I wish there was some evidence from publishers to this effect. A dissertation is very different from a book, as all scholars know it is much more raw and it lacks the gravitas of a press, thus making it much less likely to be sought out and cited (is there data on dissertation citation?). This article in The Atlantic suggests the evidence does not bear that out. On the flip side, via Raul Pacheco-Vega, here is the Oxford University Press site saying "We will not usually consider for publication any book held in its entirety or in
significant part in an institutional or commercial electronic depository." Is that the norm? The AHA doesn't say. Also, the "presumably" is a bit weird. Is there any evidence for it?

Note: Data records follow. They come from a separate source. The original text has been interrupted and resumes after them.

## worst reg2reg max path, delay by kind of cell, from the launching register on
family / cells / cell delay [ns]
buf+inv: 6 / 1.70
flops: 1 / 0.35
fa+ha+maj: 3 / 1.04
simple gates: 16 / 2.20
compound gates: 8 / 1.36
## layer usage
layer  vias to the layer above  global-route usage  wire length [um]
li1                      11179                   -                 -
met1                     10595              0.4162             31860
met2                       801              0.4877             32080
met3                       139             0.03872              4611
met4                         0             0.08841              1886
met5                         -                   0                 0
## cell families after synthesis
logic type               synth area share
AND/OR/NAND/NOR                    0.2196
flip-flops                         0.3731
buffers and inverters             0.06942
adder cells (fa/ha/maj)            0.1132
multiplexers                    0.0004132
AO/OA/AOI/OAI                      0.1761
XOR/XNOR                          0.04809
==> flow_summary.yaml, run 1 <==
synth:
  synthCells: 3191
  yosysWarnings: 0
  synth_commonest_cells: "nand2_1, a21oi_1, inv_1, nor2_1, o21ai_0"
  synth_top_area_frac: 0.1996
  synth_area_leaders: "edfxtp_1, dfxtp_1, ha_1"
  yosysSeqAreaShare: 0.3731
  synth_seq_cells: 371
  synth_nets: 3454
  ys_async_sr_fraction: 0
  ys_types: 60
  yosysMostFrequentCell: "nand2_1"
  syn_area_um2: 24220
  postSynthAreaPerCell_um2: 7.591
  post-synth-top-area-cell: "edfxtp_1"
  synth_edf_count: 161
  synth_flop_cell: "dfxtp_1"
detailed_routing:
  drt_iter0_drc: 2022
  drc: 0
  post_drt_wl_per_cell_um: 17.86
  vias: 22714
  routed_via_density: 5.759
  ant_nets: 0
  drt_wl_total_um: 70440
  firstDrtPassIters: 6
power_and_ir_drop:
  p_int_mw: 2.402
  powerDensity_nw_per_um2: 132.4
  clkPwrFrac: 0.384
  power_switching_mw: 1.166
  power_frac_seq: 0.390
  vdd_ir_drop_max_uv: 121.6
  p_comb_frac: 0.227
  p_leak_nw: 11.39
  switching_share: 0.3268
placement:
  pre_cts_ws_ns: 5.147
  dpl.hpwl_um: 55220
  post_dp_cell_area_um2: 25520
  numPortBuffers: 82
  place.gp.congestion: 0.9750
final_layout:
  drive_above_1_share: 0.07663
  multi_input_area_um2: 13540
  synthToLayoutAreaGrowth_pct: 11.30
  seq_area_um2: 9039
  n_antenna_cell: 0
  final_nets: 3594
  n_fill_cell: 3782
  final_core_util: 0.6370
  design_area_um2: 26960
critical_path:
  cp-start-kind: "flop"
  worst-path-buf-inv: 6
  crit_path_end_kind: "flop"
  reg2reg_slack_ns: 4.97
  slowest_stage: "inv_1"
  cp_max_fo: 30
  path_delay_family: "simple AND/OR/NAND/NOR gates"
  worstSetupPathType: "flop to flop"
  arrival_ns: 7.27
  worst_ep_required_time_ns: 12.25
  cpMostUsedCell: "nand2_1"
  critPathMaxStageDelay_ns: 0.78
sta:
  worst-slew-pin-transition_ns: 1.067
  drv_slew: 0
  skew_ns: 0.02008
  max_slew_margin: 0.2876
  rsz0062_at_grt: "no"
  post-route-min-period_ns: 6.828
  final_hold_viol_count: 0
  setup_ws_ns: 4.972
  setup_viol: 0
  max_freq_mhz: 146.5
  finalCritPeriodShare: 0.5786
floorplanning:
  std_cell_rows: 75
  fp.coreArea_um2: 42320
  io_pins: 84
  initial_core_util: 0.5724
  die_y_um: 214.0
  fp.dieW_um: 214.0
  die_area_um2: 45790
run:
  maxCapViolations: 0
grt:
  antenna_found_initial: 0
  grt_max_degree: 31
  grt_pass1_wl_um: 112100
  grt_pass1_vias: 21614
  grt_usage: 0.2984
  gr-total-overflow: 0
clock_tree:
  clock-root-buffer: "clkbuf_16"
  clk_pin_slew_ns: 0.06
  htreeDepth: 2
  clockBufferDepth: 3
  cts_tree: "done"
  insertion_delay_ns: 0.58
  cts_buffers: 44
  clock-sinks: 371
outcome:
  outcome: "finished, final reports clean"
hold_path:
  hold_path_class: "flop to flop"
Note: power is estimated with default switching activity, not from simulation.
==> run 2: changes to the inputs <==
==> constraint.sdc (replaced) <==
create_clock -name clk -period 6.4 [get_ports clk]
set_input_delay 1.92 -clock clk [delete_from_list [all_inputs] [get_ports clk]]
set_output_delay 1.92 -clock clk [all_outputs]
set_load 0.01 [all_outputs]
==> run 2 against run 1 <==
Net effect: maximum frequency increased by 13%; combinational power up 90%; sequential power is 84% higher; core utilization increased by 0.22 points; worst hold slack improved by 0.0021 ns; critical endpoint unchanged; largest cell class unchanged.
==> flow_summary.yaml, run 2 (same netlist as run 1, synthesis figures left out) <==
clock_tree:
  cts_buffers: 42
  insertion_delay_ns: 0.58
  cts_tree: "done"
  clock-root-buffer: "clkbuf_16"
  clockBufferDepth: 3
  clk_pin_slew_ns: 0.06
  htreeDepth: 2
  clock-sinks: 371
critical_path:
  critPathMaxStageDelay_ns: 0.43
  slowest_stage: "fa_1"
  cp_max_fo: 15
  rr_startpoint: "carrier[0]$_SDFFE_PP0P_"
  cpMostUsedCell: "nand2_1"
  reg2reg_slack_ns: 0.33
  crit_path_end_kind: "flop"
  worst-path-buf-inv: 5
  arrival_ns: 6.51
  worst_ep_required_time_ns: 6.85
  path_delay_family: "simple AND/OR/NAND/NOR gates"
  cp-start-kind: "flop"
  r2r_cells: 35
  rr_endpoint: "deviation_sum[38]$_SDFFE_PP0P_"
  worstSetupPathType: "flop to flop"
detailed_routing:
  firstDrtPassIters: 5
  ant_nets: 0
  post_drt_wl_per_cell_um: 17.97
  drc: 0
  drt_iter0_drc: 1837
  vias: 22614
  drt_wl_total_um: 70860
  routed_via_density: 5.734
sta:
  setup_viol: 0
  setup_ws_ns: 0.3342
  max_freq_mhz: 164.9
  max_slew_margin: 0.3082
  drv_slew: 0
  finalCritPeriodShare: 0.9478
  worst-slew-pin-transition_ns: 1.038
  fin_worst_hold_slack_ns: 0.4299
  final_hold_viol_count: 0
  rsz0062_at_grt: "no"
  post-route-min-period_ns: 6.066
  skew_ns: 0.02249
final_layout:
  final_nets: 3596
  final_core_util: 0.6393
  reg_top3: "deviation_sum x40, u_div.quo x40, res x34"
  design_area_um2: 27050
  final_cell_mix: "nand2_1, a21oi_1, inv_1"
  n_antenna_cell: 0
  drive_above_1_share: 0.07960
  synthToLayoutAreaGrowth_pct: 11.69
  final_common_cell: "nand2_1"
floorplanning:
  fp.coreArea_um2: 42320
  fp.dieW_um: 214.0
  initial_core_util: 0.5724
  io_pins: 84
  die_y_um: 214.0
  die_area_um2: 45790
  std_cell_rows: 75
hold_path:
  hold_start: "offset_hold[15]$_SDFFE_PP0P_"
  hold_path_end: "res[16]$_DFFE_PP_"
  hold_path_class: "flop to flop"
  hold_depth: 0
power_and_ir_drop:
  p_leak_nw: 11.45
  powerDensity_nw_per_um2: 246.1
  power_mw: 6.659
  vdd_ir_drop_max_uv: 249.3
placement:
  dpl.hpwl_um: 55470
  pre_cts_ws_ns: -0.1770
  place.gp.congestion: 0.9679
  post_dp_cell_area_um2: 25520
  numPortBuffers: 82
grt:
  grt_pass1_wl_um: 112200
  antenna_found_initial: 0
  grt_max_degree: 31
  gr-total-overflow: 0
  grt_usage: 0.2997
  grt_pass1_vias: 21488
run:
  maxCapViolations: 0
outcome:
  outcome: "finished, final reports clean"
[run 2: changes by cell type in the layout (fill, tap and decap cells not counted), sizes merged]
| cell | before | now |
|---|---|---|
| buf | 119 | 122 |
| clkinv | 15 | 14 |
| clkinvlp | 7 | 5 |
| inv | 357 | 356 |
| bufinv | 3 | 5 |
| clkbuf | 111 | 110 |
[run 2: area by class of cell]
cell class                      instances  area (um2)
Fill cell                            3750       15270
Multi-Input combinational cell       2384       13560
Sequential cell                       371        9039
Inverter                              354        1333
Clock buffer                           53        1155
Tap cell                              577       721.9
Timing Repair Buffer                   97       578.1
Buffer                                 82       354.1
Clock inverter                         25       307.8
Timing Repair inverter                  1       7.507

I have no direct involvement in this, though it interests me because I've always been close to historians (in addition to friends here at UNC Charlotte, I had historians both on my M.A. and Ph.D. committees) and some of my work is political history and bookish. So I feel I can relate to a certain extent, though I must say this flap really highlights how different history and political science are.
This may well just reflect an ongoing debate within the discipline about the primacy of publishing a book for tenure. If a book (or what really becomes THE BOOK for an assistant professor) is the only way to get tenure, then there is an incentive to keep everything about your book manuscript secret until it gets published, assuming that presses will ignore you if anyone can look at your dissertation. Unfortunately, this means that knowledge takes second place to process. It's a conscious effort to get as few people as possible to know who you are and what you do.
For junior scholars, this makes perversely good sense because they need that job. However, hiding knowledge cannot be good for any discipline (though here is an historian's take to the effect that if you wrote the dissertation, you should have the right to bury it in a hole if you want). I would hope there would be some other way of providing a viable path to tenure. THE BOOK is deeply entrenched, but need that be permanent?